Cornell's Birds of the World uses the Clements taxonomy, but has somewhat different range descriptions:

- S. c. caudacutus, the Guianas and the north-central Brazilian state of Amapá
- S. c. insignis, northern Brazil north of the Amazon River in northwestern Pará and "perhaps more widespread"
- S. c. brunneus, (as Clements) from southeastern Colombia south through eastern Ecuador to Peru and east into western Amazonian Brazil
- S. c. olivascens, (as Clements) "E Peru (Ayacucho) to extreme n Bolivia (Pando)"
- S. c. pallidus, central Brazil south of the Amazon between the Madeira River and western Maranhão
- S. c. umbretta, (as Clements) coastal eastern Brazil between Alagoas and Espírito Santo

The black-tailed leaftosser inhabits lowland tropical terra firme evergreen forest. In elevation it ranges from near sea level up to 1100 m in Brazil and Venezuela, is mostly below 500 m but locally to 950 m in Ecuador, and is found up to 500 m in Colombia.

==Behavior==
===Movement===

The black-tailed leaftosser is a year-round resident throughout its range.

===Feeding===

The black-tailed leaftosser forages mostly on the ground, flipping aside leaves, probing the ground and gleaning from it and leaf litter while hopping rather than walking. It usually forages singly or in pairs. Its diet of invertebrates includes cockroach eggs, beetles, ants, and annelid worms.

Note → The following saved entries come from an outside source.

**src/rtl/async_fifo_pkg.sv**
```systemverilog
// Shared definitions for the asynchronous FIFO pointer handlers:
// default pointer width, depth derivation and Gray/binary conversion.
package async_fifo_pkg;

    localparam int unsigned PTR_WIDTH_DEF = 4;
    localparam int unsigned GRAY_MAX_W    = 32;

    // Depth excludes the wrap bit of the pointer
    function automatic int unsigned depth_of(input int unsigned ptr_width);
        return 32'(1) << (ptr_width - 1);
    endfunction

    function automatic logic [GRAY_MAX_W-1:0] bin2gray(input logic [GRAY_MAX_W-1:0] b);
        return b ^ (b >> 1);
    endfunction

    // XOR prefix from the MSB down; zero-extended inputs convert correctly
    function automatic logic [GRAY_MAX_W-1:0] gray2bin(input logic [GRAY_MAX_W-1:0] g);
        logic [GRAY_MAX_W-1:0] b;
        b = '0;
        b[GRAY_MAX_W-1] = g[GRAY_MAX_W-1];
        for (int i = GRAY_MAX_W - 2; i >= 0; i--) begin
            b[i] = b[i+1] ^ g[i];
        end
        return b;
    endfunction

endpackage

```
**src/rtl/ptr_sync.sv**
```systemverilog
// Multi-flop synchronizer for a Gray-coded pointer crossing clock domains.
module ptr_sync #(
    parameter int unsigned WIDTH  = 4,
    parameter int unsigned STAGES = 2
) (
    input  logic             clk,
    input  logic             rst_n,
    input  logic [WIDTH-1:0] d,
    output logic [WIDTH-1:0] q
);

    logic [WIDTH-1:0] chain [STAGES];

    always_ff @(posedge clk or negedge rst_n) begin
        if (!rst_n) begin
            for (int i = 0; i < STAGES; i++) begin
                chain[i] <= '0;
            end
        end else begin
            chain[0] <= d;
            for (int i = 1; i < STAGES; i++) begin
                chain[i] <= chain[i-1];
            end
        end
    end

    assign q = chain[STAGES-1];

endmodule

```
**src/rtl/wptr_handler.sv**
```systemverilog
// Write-domain pointer handler: binary/Gray write pointers, synchronized read
// pointer, and pessimistic full / almost_full / level / sticky overflow flags.
module wptr_handler
    import async_fifo_pkg::*;
#(
    parameter int unsigned PTR_WIDTH    = PTR_WIDTH_DEF,
    parameter int unsigned AFULL_THRESH = 6,
    parameter int unsigned SYNC_STAGES  = 2
) (
    input  logic                 w_clk,
    input  logic                 w_rst_n,
    input  logic                 w_en,
    input  logic [PTR_WIDTH-1:0] g_rptr,
    output logic [PTR_WIDTH-1:0] b_wptr,
    output logic [PTR_WIDTH-1:0] g_wptr,
    output logic [PTR_WIDTH-2:0] w_addr,
    output logic                 w_inc,
    output logic                 full,
    output logic                 almost_full,
    output logic [PTR_WIDTH-1:0] w_level,
    output logic                 overflow
);

    localparam int unsigned DEPTH = depth_of(PTR_WIDTH);
    // Threshold clamped to DEPTH so an out-of-range setting degrades to full
    localparam logic [PTR_WIDTH-1:0] AFULL_LVL =
        PTR_WIDTH'((AFULL_THRESH > DEPTH) ? DEPTH : AFULL_THRESH);

    logic [PTR_WIDTH-1:0] g_rsync;
    logic [PTR_WIDTH-1:0] b_rsync;
    logic [PTR_WIDTH-1:0] b_next;
    logic [PTR_WIDTH-1:0] g_next;
    logic [PTR_WIDTH-1:0] level_next;
    logic                 full_next;
    logic                 afull_next;

    ptr_sync #(
        .WIDTH  (PTR_WIDTH),
        .STAGES (SYNC_STAGES)
    ) u_rptr_sync (
        .clk   (w_clk),
        .rst_n (w_rst_n),
        .d     (g_rptr),
        .q     (g_rsync)
    );

    assign w_inc  = w_en & ~full;
    assign w_addr = b_wptr[PTR_WIDTH-2:0];

    // Next-state pointers and flags; flags see this cycle's write immediately
    always_comb begin
        b_rsync    = PTR_WIDTH'(gray2bin(GRAY_MAX_W'(g_rsync)));
        b_next     = b_wptr + PTR_WIDTH'(w_inc);
        g_next     = PTR_WIDTH'(bin2gray(GRAY_MAX_W'(b_next)));
        full_next  = (g_next == {~g_rsync[PTR_WIDTH-1 -: 2], g_rsync[PTR_WIDTH-3:0]});
        level_next = b_next - b_rsync;
        afull_next = (level_next >= AFULL_LVL);
    end

    always_ff @(posedge w_clk or negedge w_rst_n) begin
        if (!w_rst_n) begin
            b_wptr      <= '0;
            g_wptr      <= '0;
            full        <= 1'b0;
            almost_full <= 1'b0;
            w_level     <= '0;
            overflow    <= 1'b0;
        end else begin
            b_wptr      <= b_next;
            g_wptr      <= g_next;
            full        <= full_next;
            almost_full <= afull_next;
            w_level     <= level_next;
            if (w_en && full) begin
                overflow <= 1'b1;
            end
        end
    end

endmodule

```
**config.mk**
```make
export PLATFORM = sky130hd
export DESIGN_NAME = wptr_handler
export DESIGN_NICKNAME = d
export VERILOG_FILES = /design/src/rtl/async_fifo_pkg.sv /design/src/rtl/ptr_sync.sv /design/src/rtl/wptr_handler.sv
export SDC_FILE = /design/constraint.sdc
export NUM_CORES = 1
export LEC_CHECK = 0
export ABC_AREA = 1
export CORE_ASPECT_RATIO = 1.5
export CORE_MARGIN = 2
export CORE_UTILIZATION = 46
export DETAILED_ROUTE_END_ITERATION = 8
export MAX_ROUTING_LAYER = met4
export PLACE_DENSITY_LB_ADDON = 0.3
export SKIP_CTS_REPAIR_TIMING = 1
export SKIP_LAST_GASP = 1
export SLEW_MARGIN = 20
export SYNTH_ARGS = -nofsm -noshare
export SYNTH_HDL_FRONTEND = slang
export SYNTH_SLANG_ARGS = --single-unit
```
**constraint.sdc**
```tcl
create_clock -name w_clk -period 2.2 [get_ports w_clk]
set_input_delay 0.44 -clock w_clk [delete_from_list [all_inputs] [get_ports w_clk]]
set_output_delay 0.44 -clock w_clk [all_outputs]
set_load 0.005 [all_outputs]
```
==> key figures, run 1 <==
Cells and area
  – # nets final: 143
  – Multi-input logic area: 399 um^2
  – Reg area: 551 um^2
  – Design area: 1390 um^2
  – Fill cell count: 160
  – Finished Layout Cells: 151
  – Area grow syn2layout: 42.9%
  – Antenna cells: 0
  – Layout cells sized above 1: 18.6%

STA
  – Worst Max-Slew Pin Slew: 0.267 ns
  – Max-slew headroom: 82.2%
  – Final Skew: 0.00324 ns
  – Min cycle time layout: 2.10 ns
  – Slew Viols, Final: 0
  – Fmax: 0.475 GHz
  – Hold Worst Slack: 0.362 ns
  – Setup TNS: 0 ns
  – Fin crit share: 95.7%
  – Setup violations, final: 0
  – Final hold vios: 0

Routing
  – Via count: 784
  – Post-route DRC: 0
  – Vias per cell: 5.19
  – Post-Route WL: 1.96 mm
  – DR WL/cell: 13.0 um
  – Initial DRC count: 22
  – Number of antenna-violating nets in the routed design: 0
  – DR pass1 iterations: 4

Placed design
  – IO buf count: 25
  – Dpl hpwl: 1.50 mm
  – Final Wtd Congestion: 0.797
  – Inst Count DP: 146
  – Area after DPL: 1280 um^2

Setup path
  – Worst Setup Path Type: input port to output port
  – CP Cell Sequence: clkdlybuf4s50_1 -> inv_1 -> nor2_2 -> buf_4 -> clkdlybuf4s50_1
  – Buf/Inv on CP: 4
  – Worst setup EP type: output port
  – Crit path max-delay family: buffers and inverters
  – WP data required: 1.76 ns
  – Critical path origin: w_en
  – Slowest stage delay, CP: 0.49 ns
  – CP startpoint kind: input port
  – Reg2reg start: u_rptr_sync.q[2]
  – Worst Path Arrival: 1.66 ns
  – Cell mode on critical path: clkdlybuf4s50_1
  – CP max stage cell: clkdlybuf4s50_1
  – Critical Path Fanout Max: 2

Clocking
  – CTS HTree Levels: 1
  – CTS tree: yes
  – Num CTS Buffers: 3
  – Clk Latency, worst-skew pair: 0.31 ns
  – Clock sink count: 22
  – Clock-pin slew on the worst setup and hold paths: 0.11 ns
  – Clk buf depth: 2
  – Root Driver: clkbuf_4

Power and ir drop
  – Leakage: 0.686 nW
  – Worst vdd ir: 1010 uV
  – Pwr Total: 2.20 mW
  – PD cells: 1590 nW/um^2

Synth
  – Synthesized instance count: 95
  – Post-synthesis sequential area ratio: 56.7%
  – Area leader, netlist: dfrtp_1
  – Post-synth ARST share: 100%
  – Synthesized area: 971 um^2
  – Post-synth EDFFs: 0
  – Share of Yosys cell area claimed by the top area cell type: 56.7%
  – Commonest cells post-synth: dfrtp_1, nand2_1, inv_1
  – #FFs+latches synth: 22
  – Syn. warnings: 0
  – Library cells used by synthesis: 17
  – Syn_nets: 108
  – Synth area leaders: dfrtp_1, nand2_1, nand3_1
  – Top_reg_cell synth: dfrtp_1
  – Syn_area_per_cell: 10.2 um^2

Floorplan
  – Die area: 2500 um^2
  – Core Footprint: 2000 um^2
  – Num rows: 20
  – Die Y: 60.3 um
  – Starting Density: 48.5%
  – IO Pins: 26
  – Die W: 41.5 um

Global route
  – Largest net degree at the start of global routing: 23
  – Initial antenna violation count: 0
  – First-pass GRT wire length: 3.20 mm
  – Grt ovf: 0
  – Overall Global Routing Usage: 17.6%
  – Vias in the first global route: 789

Worst hold path
  – Worst Hold Launch: u_rptr_sync.chain[5]
  – Hold WC Path Type: flip-flop to flip-flop

Run
  – Max-cap viol count: 0

Status
  – Status: complete, no violations
==> power by group <==
part / total [mW] / switching [mW] / internal, mW
clock: 0.218 / 0.117 / 0.101
combinational: 1.35 / 0.618 / 0.733
sequential: 0.636 / 0.0866 / 0.549
==> cell type report <==
type / count / area share [%]
Sequential cell: 22 / 39.7
Multi-Input combinational cell: 54 / 28.8
Timing Repair Buffer: 34 / 22.9
Inverter: 15 / 4.06
Clock buffer: 4 / 2.61
Tap cell: 22 / 1.98
==> path summary, 6_finish.rpt <==
check | slack (ns) | to | depth (start not counted)
max | 0.1 | w_inc | 5
min | 0.36 | u_rptr_sync.q[1] | 0
max reg2reg | 0.1 | almost_full | 8
min reg2reg | 0.36 | u_rptr_sync.q[1] | 0
max in group asynchronous | 1.54 | g_wptr[2] | 2
min in group asynchronous | 0.46 | g_wptr[1] | 2
==> cell families after synthesis <==
family          count (synthesis)  share of synthesized area (%)
buf+inv                        19                           8.89
xor+xnor                        5                           6.06
simple gates                   40                           17.8
fa+ha+maj                       6                           8.51
flops                          22                           56.7
compound gates                  3                           2.06
==> sequential cells by signal (all words and copies together) (netlist names) <==
name	flops
b_wptr	4
u_rptr_sync.chain	4
u_rptr_sync.q	4
w_level	4
g_wptr	3
almost_full	1
full	1
overflow	1
==> through the flow <==
stage | setup WS [ns] | utilization (%)
finish | 0.0956 | 69.3
global route | -0.0241 | 69.3
CTS | -0.117 | 65.7
detailed placement | -0.439 | 63.9
global placement | -0.316 | 63.9
floorplan | 0.208 | -
==> metal layers <==
layer / global-route usage, % / vias up / part of all wire, %
met1: 16.7 / 379 / 35
met2: 33.5 / 35 / 57
met4: 10.1 / 0 / 3.3
met3: 2.42 / 11 / 5.1
met5: - / - / 0
li1: - / 359 / -
==> placed cells by master, fill, tap and decap left out <==
master,n
ha_4,2
nand3_1,14
xor2_2,1
nand2_2,3
nor2_2,1
inv_1,15
ha_2,1
buf_4,9
a21o_1,1
o21bai_1,1
xnor2_2,1
clkdlybuf4s50_1,25
ha_1,2
xor2_1,2
a21oi_4,1
clkbuf_8,1
xnor2_4,1
dfrtp_1,22
nand2_1,20
nor2_1,1
fa_1,1
clkbuf_4,3
nand4_1,1
Note: power is estimated with default switching activity, not from simulation.
==> run 2, diff against run 1 <==
CAP_MARGIN = 20   (was unset)
==> results of run 2 <==
Final layout, timing and power as in run 1 (identical DEF).
==> run 3, diff against run 2 <==
PLACE_DENSITY = 0.77   (was unset)
PLACE_DENSITY_LB_ADDON = unset   (was 0.3)
==> run 3 against run 2 <==
Effect of this change:
- clock skew rose by 0.0023 ns
- combinational power barely moved
- sequential cell count did not move
- via count fell by 3.4%
- design area fell by 1.3%
- global-route usage fell by 1.6 points
- register-to-register slack improved by 0.08 ns
- clock power fell by 22%
- largest cell class unchanged
==> key figures, run 3 (synthesized netlist as in run 1, its figures left out) <==
Setup path
  – WP data required: 2.44 ns
  – CP startpoint kind: flip-flop
  – CP max stage cell: dfrtp_1
  – Worst Setup Path Type: flip-flop to flip-flop
  – Crit path max-delay family: XOR/XNOR gates
  – R2R Setup Slk: 0.18 ns
  – Worst setup EP type: flip-flop
  – Worst Path Arrival: 2.27 ns
  – Slowest stage delay, CP: 0.43 ns
  – CP Cell Sequence: xnor2_2 -> xor2_2 -> xor2_1 -> ha_1 -> fa_1 -> xnor2_1 -> nand2_1 -> nand3_1
  – Critical Path Fanout Max: 3
  – Buf/Inv on CP: 0

Power and ir drop
  – Worst vdd ir: 791 uV
  – PD cells: 1550 nW/um^2
  – Leakage: 0.695 nW
  – Pwr Total: 2.12 mW

Routing
  – Via count: 757
  – Routed length on met1: 655 um
  – Post-route DRC: 0
  – Initial DRC count: 16
  – Post-Route WL: 1.69 mm
  – DR WL/cell: 11.0 um
  – Number of antenna-violating nets in the routed design: 0
  – WL met3: 107 um
  – DR pass1 iterations: 4
  – Top routing layer in use: met3
  – Vias per cell: 4.95
  – Routed met2 length: 922 um

Status
  – Status: complete, no violations

Global route
  – Largest net degree at the start of global routing: 23
  – Grt ovf: 0
  – Overall Global Routing Usage: 16.0%
  – Vias in the first global route: 737
  – First-pass GRT wire length: 2.90 mm
  – Initial antenna violation count: 0

STA
  – RSZ-0062 raised after global routing: false
  – Fmax: 0.494 GHz
  – Final Skew: 0.00550 ns
  – Min cycle time layout: 2.02 ns
  – Final hold vios: 0
  – Slew Viols, Final: 0
  – Max-slew headroom: 82.0%
  – Worst Max-Slew Pin Slew: 0.270 ns
  – Setup violations, final: 0
  – Fin crit share: 91.9%

Clocking
  – Root Driver: clkbuf_4
  – Num CTS Buffers: 3
  – CTS tree: yes
  – CTS HTree Levels: 1
  – Clock sink count: 22
  – Clock-pin slew on the worst setup and hold paths: 0.11 ns
  – Clk Latency, worst-skew pair: 0.30 ns
  – Clk buf depth: 2

Floorplan
  – Die area: 2500 um^2
  – Starting Density: 48.5%
  – Num rows: 20
  – Core Footprint: 2000 um^2
  – Die Y: 60.3 um
  – IO Pins: 26
  – Die W: 41.5 um

Placed design
  – Inst Count DP: 148
  – IO buf count: 25
  – Dpl hpwl: 1.31 mm
  – Final Wtd Congestion: 0.791

Cells and area
  – Antenna cells: 0
  – Fin util: 68.4%
  – Layout cells sized above 1: 18.3%
  – Area grow syn2layout: 41.1%
  – # nets final: 146
  – Most frequent cells in the layout: clkdlybuf4s50_1, dfrtp_1, nand2_1
  – Finished Layout Cells: 153
  – Commonest non-fill, non-tap cell in the layout: clkdlybuf4s50_1

Worst hold path
  – Hold WC Path Type: flip-flop to flip-flop

Run
  – Max-cap viol count: 0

There is also one record of a bird feeding on fallen fruit.

===Breeding===

The black-tailed leaftosser's breeding season includes June in Peru but is otherwise unknown. It nests in a burrow with a cup of leaves in a chamber at its end. The burrow is typically excavated in an earthen bank. The clutch size is two eggs; both parents provision nestlings.

===Vocalization===

The black-tailed leaftosser's song is "a series of 10–12 loud, ringing, descending 'kweet' or 'whee' notes" that is usually started with a "low sputtering trill". Its call is "a sharp 'skweeup' ".

==Status==

The IUCN has assessed the black-tailed leaftosser as being of Least Concern. It has a very large range but its population size is not known and is believed to be decreasing. No immediate threats have been identified. It is considered uncommon to locally common across its range and occurs in several protected areas. It shuns fragmented and selectively logged forest.